Ministro Luis Roberto Barroso já declarou que daria voto diferente dos atuais ministros de tivesse participado do julgamento inicial.

Política Em 18/09/2013 06:59:18

A chegada dos ministros Teori Zavascki e Luís Roberto Barroso aos lugares dos aposentados Cezar Peluso e Carlos Ayres Britto tem potencial para reverter as penas por formação de quadrilha aplicadas a réus que tenham recebido pelo menos quatro votos pela absolvição, como o ex-ministro da Casa Civil José Dirceu e o ex-tesoureiro do PT Delúbio Soares. Ambos foram condenados por 6 votos a 4 por este crime. A expectativa de advogados é de que sem Ayres Britto, que votou pela condenação de ambos, o resultado possa ser revertido. A análise de defensores dos réus é de que Zavascki votará pela absolvição, uma vez que já demonstrou disposição em alterar penas definidas no ano passado. Já o voto de Barroso é uma incógnita, embora tenha pronunciado que votaria diferente da maioria dos colegas se tivesse participado da fase principal do julgamento.

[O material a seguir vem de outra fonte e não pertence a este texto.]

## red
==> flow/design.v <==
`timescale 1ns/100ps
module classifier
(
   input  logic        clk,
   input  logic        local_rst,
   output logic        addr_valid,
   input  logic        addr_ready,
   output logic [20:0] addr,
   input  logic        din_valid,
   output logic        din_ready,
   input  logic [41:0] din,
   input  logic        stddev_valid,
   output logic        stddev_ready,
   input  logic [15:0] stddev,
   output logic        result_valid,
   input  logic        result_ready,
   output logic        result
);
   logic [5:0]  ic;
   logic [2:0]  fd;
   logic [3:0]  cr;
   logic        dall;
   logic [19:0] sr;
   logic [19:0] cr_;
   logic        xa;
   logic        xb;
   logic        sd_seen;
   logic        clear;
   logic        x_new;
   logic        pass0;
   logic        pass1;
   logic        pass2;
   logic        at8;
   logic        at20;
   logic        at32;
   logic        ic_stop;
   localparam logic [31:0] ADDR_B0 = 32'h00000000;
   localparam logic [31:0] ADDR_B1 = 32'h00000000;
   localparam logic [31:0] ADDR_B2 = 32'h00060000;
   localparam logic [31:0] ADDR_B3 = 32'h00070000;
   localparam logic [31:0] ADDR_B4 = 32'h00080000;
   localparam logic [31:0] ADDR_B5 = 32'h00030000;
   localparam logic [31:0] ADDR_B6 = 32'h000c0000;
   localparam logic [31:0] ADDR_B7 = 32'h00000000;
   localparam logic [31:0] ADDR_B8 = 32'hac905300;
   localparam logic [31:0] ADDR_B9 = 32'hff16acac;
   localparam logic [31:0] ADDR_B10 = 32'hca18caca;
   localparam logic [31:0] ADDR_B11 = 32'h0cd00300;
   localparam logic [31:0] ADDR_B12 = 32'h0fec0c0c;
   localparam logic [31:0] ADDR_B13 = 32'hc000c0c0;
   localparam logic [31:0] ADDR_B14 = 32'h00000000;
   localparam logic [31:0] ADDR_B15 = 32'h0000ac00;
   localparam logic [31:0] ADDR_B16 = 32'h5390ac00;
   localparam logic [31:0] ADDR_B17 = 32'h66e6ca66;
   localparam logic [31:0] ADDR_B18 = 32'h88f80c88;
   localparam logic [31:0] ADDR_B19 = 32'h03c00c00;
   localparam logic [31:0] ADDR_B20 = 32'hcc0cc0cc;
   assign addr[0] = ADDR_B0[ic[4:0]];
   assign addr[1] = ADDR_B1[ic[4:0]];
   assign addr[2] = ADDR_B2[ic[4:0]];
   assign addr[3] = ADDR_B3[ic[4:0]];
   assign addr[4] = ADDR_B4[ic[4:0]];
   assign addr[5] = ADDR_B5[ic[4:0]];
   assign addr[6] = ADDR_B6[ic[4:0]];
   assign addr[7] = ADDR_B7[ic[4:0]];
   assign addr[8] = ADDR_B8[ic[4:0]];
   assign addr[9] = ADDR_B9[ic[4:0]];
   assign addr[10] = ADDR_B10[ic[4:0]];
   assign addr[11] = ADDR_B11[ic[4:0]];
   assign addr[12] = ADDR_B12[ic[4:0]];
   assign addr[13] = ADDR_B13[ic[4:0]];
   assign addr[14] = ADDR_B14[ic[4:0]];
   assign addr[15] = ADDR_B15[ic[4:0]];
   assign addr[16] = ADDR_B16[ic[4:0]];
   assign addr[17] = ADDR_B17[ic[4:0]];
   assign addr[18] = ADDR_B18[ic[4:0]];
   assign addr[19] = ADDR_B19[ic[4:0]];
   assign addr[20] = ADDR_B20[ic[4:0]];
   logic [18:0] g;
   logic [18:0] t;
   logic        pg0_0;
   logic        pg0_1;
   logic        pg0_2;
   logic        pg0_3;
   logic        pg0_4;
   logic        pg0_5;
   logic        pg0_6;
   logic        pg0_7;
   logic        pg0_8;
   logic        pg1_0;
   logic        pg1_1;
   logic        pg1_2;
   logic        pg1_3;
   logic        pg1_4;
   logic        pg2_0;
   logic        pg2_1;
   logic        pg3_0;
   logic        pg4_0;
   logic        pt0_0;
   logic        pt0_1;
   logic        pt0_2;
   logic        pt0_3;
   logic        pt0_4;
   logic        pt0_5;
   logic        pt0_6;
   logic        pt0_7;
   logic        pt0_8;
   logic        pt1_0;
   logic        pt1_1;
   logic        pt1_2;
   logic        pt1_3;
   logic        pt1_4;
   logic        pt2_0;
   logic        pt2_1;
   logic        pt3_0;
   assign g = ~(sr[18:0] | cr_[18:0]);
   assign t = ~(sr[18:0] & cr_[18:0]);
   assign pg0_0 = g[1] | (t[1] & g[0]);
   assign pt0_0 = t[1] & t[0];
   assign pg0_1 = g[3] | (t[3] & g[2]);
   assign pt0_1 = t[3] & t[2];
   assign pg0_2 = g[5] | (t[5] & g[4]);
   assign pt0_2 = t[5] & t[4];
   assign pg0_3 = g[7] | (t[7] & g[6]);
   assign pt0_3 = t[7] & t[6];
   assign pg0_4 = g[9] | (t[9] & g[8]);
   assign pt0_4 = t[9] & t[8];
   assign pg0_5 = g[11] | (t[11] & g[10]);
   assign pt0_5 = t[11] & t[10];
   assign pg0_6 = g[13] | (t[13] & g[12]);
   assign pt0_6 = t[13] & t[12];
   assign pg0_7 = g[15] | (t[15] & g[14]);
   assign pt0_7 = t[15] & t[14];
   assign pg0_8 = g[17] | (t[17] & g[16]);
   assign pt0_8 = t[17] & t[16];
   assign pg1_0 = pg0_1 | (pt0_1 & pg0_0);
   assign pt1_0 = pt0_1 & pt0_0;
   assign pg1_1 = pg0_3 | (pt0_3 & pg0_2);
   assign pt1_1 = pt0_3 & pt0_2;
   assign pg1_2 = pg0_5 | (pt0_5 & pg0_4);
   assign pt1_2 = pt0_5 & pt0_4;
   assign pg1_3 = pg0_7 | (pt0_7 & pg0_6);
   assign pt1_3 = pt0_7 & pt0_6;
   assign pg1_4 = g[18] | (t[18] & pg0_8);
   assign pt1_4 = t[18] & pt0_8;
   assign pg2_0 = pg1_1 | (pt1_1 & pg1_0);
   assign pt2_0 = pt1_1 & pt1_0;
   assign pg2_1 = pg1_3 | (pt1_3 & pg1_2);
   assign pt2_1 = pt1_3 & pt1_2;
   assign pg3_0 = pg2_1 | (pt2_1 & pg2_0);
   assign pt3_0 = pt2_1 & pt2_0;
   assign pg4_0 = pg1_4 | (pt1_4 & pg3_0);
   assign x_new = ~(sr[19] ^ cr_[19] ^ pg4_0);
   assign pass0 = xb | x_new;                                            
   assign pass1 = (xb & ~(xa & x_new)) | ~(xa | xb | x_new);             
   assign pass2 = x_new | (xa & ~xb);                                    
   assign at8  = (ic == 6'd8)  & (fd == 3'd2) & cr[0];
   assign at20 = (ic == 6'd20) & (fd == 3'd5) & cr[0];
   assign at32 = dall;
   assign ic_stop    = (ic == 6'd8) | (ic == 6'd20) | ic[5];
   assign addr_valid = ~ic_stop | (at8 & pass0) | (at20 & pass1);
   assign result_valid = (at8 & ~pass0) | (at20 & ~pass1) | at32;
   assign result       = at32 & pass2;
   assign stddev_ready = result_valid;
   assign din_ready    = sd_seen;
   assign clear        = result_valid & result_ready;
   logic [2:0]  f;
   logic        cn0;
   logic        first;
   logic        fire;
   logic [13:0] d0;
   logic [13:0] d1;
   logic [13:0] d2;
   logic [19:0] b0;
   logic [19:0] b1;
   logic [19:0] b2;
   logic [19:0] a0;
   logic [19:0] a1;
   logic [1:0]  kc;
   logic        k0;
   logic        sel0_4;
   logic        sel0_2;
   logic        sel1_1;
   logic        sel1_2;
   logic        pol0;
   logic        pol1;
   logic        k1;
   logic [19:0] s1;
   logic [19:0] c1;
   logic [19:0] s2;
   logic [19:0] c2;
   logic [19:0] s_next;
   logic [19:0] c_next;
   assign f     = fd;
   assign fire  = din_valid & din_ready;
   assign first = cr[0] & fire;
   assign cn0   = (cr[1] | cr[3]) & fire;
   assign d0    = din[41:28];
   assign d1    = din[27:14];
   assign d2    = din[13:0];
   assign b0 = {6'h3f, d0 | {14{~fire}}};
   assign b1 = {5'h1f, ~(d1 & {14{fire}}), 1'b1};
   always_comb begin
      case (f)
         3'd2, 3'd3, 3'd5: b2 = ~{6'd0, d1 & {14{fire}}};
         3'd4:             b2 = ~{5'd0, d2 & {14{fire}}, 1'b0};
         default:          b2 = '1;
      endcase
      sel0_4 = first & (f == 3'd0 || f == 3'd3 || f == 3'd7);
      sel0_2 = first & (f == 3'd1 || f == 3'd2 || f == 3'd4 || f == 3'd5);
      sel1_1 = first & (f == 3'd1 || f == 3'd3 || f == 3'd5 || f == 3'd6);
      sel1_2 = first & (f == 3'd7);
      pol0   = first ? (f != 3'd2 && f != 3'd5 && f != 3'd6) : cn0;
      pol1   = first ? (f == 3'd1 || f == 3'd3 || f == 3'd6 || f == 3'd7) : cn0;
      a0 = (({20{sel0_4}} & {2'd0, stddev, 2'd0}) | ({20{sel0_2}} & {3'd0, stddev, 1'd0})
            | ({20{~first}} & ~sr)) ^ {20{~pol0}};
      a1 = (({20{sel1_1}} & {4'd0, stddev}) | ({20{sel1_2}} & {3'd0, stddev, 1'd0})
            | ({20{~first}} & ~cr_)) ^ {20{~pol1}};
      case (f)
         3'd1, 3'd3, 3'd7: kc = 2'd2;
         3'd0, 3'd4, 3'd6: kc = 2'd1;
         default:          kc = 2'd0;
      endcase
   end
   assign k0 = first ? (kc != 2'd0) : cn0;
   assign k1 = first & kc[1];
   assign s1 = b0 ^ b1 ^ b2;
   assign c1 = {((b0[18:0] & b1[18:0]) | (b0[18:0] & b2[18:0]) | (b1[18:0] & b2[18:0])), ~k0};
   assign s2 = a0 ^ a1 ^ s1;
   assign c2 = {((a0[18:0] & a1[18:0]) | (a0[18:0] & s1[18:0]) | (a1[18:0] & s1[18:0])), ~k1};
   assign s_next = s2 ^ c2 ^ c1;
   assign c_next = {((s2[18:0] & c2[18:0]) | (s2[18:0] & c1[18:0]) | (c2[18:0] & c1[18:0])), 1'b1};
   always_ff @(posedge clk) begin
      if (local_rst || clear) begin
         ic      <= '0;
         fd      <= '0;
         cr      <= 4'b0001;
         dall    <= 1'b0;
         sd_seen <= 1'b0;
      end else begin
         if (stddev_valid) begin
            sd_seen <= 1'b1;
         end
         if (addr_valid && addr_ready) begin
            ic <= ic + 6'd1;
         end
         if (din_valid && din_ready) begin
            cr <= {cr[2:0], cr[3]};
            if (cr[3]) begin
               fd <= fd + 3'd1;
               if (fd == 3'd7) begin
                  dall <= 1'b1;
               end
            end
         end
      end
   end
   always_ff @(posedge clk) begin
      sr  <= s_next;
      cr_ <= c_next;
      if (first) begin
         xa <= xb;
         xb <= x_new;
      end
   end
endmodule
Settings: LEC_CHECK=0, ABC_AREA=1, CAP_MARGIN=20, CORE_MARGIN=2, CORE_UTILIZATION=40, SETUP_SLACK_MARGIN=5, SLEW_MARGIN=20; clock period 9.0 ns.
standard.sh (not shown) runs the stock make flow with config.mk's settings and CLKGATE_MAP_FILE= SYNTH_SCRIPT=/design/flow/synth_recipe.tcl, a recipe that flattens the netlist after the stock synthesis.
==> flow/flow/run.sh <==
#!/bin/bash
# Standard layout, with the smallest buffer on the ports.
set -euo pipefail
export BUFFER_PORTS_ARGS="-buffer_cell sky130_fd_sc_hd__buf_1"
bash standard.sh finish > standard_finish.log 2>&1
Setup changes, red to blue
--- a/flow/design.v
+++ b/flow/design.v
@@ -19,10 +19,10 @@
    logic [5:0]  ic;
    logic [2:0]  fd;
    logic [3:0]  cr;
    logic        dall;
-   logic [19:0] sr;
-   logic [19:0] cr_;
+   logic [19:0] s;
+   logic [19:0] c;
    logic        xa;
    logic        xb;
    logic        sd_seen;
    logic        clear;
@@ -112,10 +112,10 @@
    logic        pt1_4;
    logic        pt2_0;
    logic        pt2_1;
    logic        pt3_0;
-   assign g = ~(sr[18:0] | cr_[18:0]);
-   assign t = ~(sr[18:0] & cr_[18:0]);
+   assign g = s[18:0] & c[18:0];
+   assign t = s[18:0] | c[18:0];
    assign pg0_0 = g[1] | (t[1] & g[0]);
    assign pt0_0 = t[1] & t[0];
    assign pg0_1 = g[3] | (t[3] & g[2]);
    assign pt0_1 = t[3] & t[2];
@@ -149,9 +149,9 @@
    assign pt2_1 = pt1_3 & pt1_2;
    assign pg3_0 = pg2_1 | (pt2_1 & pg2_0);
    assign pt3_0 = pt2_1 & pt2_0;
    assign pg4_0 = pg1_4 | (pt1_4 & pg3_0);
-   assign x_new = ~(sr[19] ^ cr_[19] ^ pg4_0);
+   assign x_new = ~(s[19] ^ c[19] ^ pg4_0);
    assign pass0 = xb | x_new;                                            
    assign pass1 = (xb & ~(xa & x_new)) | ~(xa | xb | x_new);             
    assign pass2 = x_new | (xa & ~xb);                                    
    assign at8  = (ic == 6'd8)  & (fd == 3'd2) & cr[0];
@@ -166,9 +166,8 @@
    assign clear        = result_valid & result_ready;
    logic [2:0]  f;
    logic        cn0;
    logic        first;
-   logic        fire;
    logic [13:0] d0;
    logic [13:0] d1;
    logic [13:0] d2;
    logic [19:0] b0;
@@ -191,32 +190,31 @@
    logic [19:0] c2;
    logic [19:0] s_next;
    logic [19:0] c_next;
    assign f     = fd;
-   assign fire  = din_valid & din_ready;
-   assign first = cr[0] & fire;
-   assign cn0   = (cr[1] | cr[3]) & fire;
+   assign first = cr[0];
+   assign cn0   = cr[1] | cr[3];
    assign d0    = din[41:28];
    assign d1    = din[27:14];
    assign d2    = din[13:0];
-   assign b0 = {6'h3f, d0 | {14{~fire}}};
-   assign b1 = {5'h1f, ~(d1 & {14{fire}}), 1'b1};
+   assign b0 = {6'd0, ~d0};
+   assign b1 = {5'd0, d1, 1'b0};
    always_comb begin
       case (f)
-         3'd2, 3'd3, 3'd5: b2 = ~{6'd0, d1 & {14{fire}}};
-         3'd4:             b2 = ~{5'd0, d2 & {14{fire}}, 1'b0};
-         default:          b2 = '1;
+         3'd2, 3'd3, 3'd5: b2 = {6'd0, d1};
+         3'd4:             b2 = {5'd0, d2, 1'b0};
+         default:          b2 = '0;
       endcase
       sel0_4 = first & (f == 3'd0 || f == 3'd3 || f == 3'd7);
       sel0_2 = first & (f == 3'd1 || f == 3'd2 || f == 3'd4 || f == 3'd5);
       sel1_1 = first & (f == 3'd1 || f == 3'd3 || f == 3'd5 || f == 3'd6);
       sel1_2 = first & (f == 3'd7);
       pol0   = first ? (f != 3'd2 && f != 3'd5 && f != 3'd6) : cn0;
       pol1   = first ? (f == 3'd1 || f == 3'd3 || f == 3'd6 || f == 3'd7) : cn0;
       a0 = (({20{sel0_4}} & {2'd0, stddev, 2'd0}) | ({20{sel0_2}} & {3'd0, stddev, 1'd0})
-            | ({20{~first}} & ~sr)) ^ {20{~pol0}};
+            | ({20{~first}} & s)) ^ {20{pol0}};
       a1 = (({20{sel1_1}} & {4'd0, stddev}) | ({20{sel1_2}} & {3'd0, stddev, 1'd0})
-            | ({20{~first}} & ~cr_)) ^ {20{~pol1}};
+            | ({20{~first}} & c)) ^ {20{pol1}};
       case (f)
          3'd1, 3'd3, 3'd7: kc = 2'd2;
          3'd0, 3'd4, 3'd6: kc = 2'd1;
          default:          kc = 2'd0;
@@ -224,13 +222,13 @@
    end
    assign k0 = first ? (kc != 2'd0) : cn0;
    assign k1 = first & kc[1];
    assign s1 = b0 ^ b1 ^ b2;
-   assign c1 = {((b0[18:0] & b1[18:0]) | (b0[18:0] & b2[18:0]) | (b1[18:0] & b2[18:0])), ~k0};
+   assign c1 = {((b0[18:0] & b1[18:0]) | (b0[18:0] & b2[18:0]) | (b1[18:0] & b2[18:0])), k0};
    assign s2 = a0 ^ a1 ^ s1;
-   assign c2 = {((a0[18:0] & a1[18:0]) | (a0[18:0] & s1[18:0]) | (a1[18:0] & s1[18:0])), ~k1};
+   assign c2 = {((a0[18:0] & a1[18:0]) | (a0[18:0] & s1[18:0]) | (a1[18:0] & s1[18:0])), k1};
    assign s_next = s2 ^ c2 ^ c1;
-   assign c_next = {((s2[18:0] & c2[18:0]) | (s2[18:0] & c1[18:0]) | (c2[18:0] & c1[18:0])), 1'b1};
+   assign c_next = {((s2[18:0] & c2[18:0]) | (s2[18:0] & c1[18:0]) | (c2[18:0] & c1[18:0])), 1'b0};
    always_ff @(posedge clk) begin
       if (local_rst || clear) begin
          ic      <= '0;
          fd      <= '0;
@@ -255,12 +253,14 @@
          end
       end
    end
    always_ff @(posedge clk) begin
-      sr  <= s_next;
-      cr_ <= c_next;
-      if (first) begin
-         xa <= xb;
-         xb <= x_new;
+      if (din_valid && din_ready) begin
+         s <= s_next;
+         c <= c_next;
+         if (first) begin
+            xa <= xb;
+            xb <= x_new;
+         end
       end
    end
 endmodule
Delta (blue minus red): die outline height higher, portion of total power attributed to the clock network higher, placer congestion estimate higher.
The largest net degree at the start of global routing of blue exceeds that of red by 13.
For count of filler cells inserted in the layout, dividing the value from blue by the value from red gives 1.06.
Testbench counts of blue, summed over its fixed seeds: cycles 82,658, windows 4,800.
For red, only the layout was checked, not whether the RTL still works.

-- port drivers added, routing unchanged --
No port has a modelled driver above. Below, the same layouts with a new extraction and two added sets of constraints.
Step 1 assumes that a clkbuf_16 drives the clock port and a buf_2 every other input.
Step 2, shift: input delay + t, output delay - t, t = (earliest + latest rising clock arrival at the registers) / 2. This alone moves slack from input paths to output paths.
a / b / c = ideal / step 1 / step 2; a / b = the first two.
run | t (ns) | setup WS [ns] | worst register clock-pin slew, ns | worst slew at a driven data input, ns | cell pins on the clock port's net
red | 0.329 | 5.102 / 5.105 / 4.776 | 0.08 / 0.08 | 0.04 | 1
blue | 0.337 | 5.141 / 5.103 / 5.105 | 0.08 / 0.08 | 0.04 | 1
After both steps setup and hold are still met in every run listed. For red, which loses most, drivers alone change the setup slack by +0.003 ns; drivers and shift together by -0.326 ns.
From an optimization exercise on the open Yosys and OpenROAD flow, aimed at small area; shortcuts taken in it are not production practice. RTL that was checked went through simulation tests only; none was proved equivalent to the original.

## turbo_decoder_top
module turbo_decoder_top #(
    parameter int MAX_ITER = 16
) (
    input  wire          clk_p_i,
    input  wire          reset_n_i,
    input  wire          start_i,
    input  wire [20:0]   data_i,
    input  wire          siso_done_i,
    input  wire [69:0]   siso_llr_i,
    output wire          siso_start_o,
    output wire [125:0]  siso_req_o,
    output wire          done_o,
    output wire [4:0]    data_o
);
Size: ~210 flip-flops, about 230 I/O pins, ~10000 sq um of cells after synthesis.
export LEC_CHECK = 0
export ABC_AREA = 1
export CAP_MARGIN = 0
export CORE_MARGIN = 2
export CORE_UTILIZATION = 75
export PLACE_DENSITY = 0.85
export SLEW_MARGIN = 0
create_clock -name core_clock -period 12.0 [get_ports {clk_p_i}]
standard.sh (not shown) runs the stock make flow with config.mk's settings and CLKGATE_MAP_FILE= SYNTH_SCRIPT=/design/flow/synth_recipe.tcl, a recipe that flattens the netlist after the stock synthesis.
==> flow/flow/run.sh <==
#!/bin/bash
# The standard layout (standard.sh) with these changes:
#  - synthesis maps with an area-oriented ABC script (flow/abc_area.script)
#  - port buffers use the smallest buffer cell
#  - the constant outputs share one tie cell
#  - floorplan removes synthesis buffers instead of repairing timing before
#    placement (timing is repaired after placement, CTS and global routing)
#  - clock tree: clkbuf_8 only, clusters of up to 16 sinks, no dummy loads
set -e
rm -rf scripts_mod
cp -r "$FLOW_HOME/scripts" scripts_mod
cp flow/abc_area.script scripts_mod/abc_area.script
export SCRIPTS_DIR="$PWD/scripts_mod"
export BUFFER_PORTS_ARGS="-buffer_cell sky130_fd_sc_hd__buf_1"
export SKIP_REPAIR_TIE_FANOUT=1
export REMOVE_ABC_BUFFERS=1
export CTS_ARGS="-sink_clustering_enable -repair_clock_nets -dont_use_dummy_load -buf_list sky130_fd_sc_hd__clkbuf_8 -sink_clustering_size 16 -sink_clustering_max_diameter 80"
bash standard.sh > standard_run.log 2>&1
==> flow/flow/abc_area.script <==
strash
dc2
dch -f
amap -m
strash
dc2
dch -f
amap -m
strash
dc2
dch -f
amap -m
topo
The baseline passed the timing, DRC and antenna checks.
Change:
--- a/flow/design.v
+++ b/flow/design.v
@@ -37,19 +37,19 @@
             endcase
         end
     end
     assign early_o       = (cnt == 3'd3);
     assign block_ready_o = (cnt == 3'd5);
     wire   park3         = (cnt == 3'd3);
     wire   park4         = (cnt == 3'd4);
     wire   park          = park3 | park4;
-    wire [8:0] a_in = {data_i[20:19], data_i[6:0]};
-    wire [2:0] b_in = data_i[18:16];
-    wire [8:0] e_in = {data_i[15:14], data_i[13:7]};
+    wire [8:0] a_in = ~{data_i[20:19], data_i[6:0]};
+    wire [2:0] b_in = ~data_i[18:16];
+    wire [8:0] e_in = ~{data_i[15:14], data_i[13:7]};
     logic [8:0]  a0, a1, a2;
     logic [2:0]  b0, b1, b2;
     logic [8:0]  e0, e1, e2;
     always_ff @(posedge clk_p_i) begin
         a0 <= a_in;
         a1 <= a0;
         a2 <= a1;
         b0 <= b_in;
@@ -133,25 +133,26 @@
     localparam logic [2:0] S_DONE = 3'b010;  
     localparam logic [2:0] S_FIN  = 3'b011;
     localparam logic [2:0] S_D1S  = 3'b100;  
     localparam logic [2:0] S_D1   = 3'b101;
     localparam logic [2:0] S_D2S  = 3'b110;  
     localparam logic [2:0] S_D2   = 3'b111;
     logic [2:0]  state;
     logic [3:0]  iter_cnt;
-    logic [27:0] sys_q, par1_q, par2_q;
-    logic [49:0] apri_q;
+    logic [27:0] sys_qn, par1_qn, par2_qn;
+    wire  [27:0] sys_q = ~sys_qn, par1_q = ~par1_qn, par2_q = ~par2_qn;
+    logic [49:0] apri_qn;    
     logic [49:0] apri;
     logic        apri_zero;
     logic        dec_q;
     wire h1    = state[2] & ~state[1];
     wire d2    = state[2] &  state[1];
     wire valid = (state != S_RST);
-    assign apri = apri_q & {50{~apri_zero}};
+    assign apri = ~apri_qn & {50{~apri_zero}};
     wire [49:0] apri_n = ~apri;
     wire idle  = ~state[2] & ~(state[1] & state[0]);
     wire take  = idle & block_ready_i;
     assign siso_start_o = state[2] & ~state[0];
     assign done_o       = (state == S_DONE);
     logic [27:0] sys_sel;
     always_comb begin
         sys_sel = '0;
@@ -186,38 +187,38 @@
             if (ext[(4-j)*10 + 9] != apri[(4-j)*10 + 9]) same = 1'b0;
         end
     end
     wire stop = same | (iter_cnt == 4'(MAX_ITER-1));
     wire fin_next = idle | (state == S_FIN) | (d2 & siso_done_i & stop);
     wire take_early = early_i & fin_next;
     always_ff @(posedge clk_p_i) begin
         if (take) begin
-            sys_q[27:8] <= sys04_i;
-            par2_q      <= par2_i;
+            sys_qn[27:8] <= sys04_i;
+            par2_qn      <= par2_i;
         end
         if (take_early) begin
-            sys_q[7:0]  <= sys56_i;
-            par1_q      <= par1_i;
+            sys_qn[7:0]  <= sys56_i;
+            par1_qn      <= par1_i;
         end
     end
     always_ff @(posedge clk_p_i) begin
         dec_q <= dec2[4];
     end
     always_ff @(posedge clk_p_i) begin
         if (take)
             iter_cnt <= '0;
         else if (d2 & siso_done_i)
             iter_cnt <= stop ? dec2[3:0] : iter_cnt + 1'b1;
     end
     wire ld_int = siso_done_i & h1;
     wire ld_nat = siso_done_i & d2 & ~stop;
     always_ff @(posedge clk_p_i) begin
-        apri_q <= ({50{ld_int}} & ext_int) | ({50{ld_nat}} & ext_nat)
-                | ({50{~(ld_int | ld_nat)}} & apri_q);
+        apri_qn <= ~(({50{ld_int}} & ext_int) | ({50{ld_nat}} & ext_nat)
+                   | ({50{~(ld_int | ld_nat)}} & apri));
     end
     always_ff @(posedge clk_p_i or negedge reset_n_i) begin
         if (!reset_n_i)
             apri_zero <= 1'b1;
         else if (take)
             apri_zero <= 1'b1;
         else if (h1 & siso_done_i)
             apri_zero <= 1'b0;
Area after synthesis decreases by about 2.5%.
Cell area decreases by about 2.1%.
Die area decreases by 2.4%.
Via count decreases by about 0.47%.
Fmax decreases by 1.1%.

Em 2012, os ministros Rosa Weber, Cármen Lúcia, Dias Toffoli e Ricardo Lewandowski absolveram os acusados do crime de quadrilha. Pela condenação, votaram Luiz Fux, Gilmar Mendes, Marco Aurélio Mello, Celso de Mello, Joaquim Barbosa e Ayres Britto. Se Barroso e Zavascki seguirem a corrente dos que livraram os réus, Dirceu e Delúbio poderão escapar de cumprir pena em regime fechado, passando para o semiaberto, pois, neste caso, ficariam condenados somente por corrupção ativa.

Os três condenados que terão direito aos infringentes por lavagem de dinheiro são João Paulo Cunha (PT-SP), João Cláudio Genu e Breno Fischberg. Já os oito réus que poderão ser julgados novamente por formação de quadrilha são Marcos Valério, José Dirceu, José Genoino, Delúbio Soares, Ramon Hollerbach, Cristiano Paz, Kátia Rabello e José Roberto Salgado. Uma 12ª condenada pode ter direito ao recurso: trata-se da ex-diretora de agência publicitária Simone Vasconcelos. Ela, em tese, pode recorrer aos infringentes contra a condenação por formação de quadrilha, embora não tenha recebido pena por este crime devido à prescrição. A defesa dela argumenta que pretende questionar a dosimetria de Simone, que recebeu quatro votos por uma pena menor.